[What you need to do] Look through the records that follow and state how many lines hold the word "constraint", without adding anything.

---------- Data shown

==> config.mk <==
export PLATFORM = sky130hd
export DESIGN_NAME = scroll_display_mux
export DESIGN_NICKNAME = d
export VERILOG_FILES = /design/src/rtl/scroll_display_mux.sv
export SDC_FILE = /design/constraint.sdc
export NUM_CORES = 1
export LEC_CHECK = 0
export CORE_AREA = 4 4 121 123
export DETAILED_ROUTE_END_ITERATION = 8
export DIE_AREA = 0 0 125 127
export PLACE_DENSITY = 0.48
export SYNTH_ARGS = -nofsm -noshare
export SYNTH_HDL_FRONTEND = slang
export SYNTH_SLANG_ARGS = --single-unit
==> constraint.sdc <==
create_clock -name clk -period 6.4 [get_ports clk]
set_input_delay 1.28 -clock clk [delete_from_list [all_inputs] [get_ports clk]]
set_output_delay 1.28 -clock clk [all_outputs]
set_load 0.1 [all_outputs]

--------------------

[Response area] 2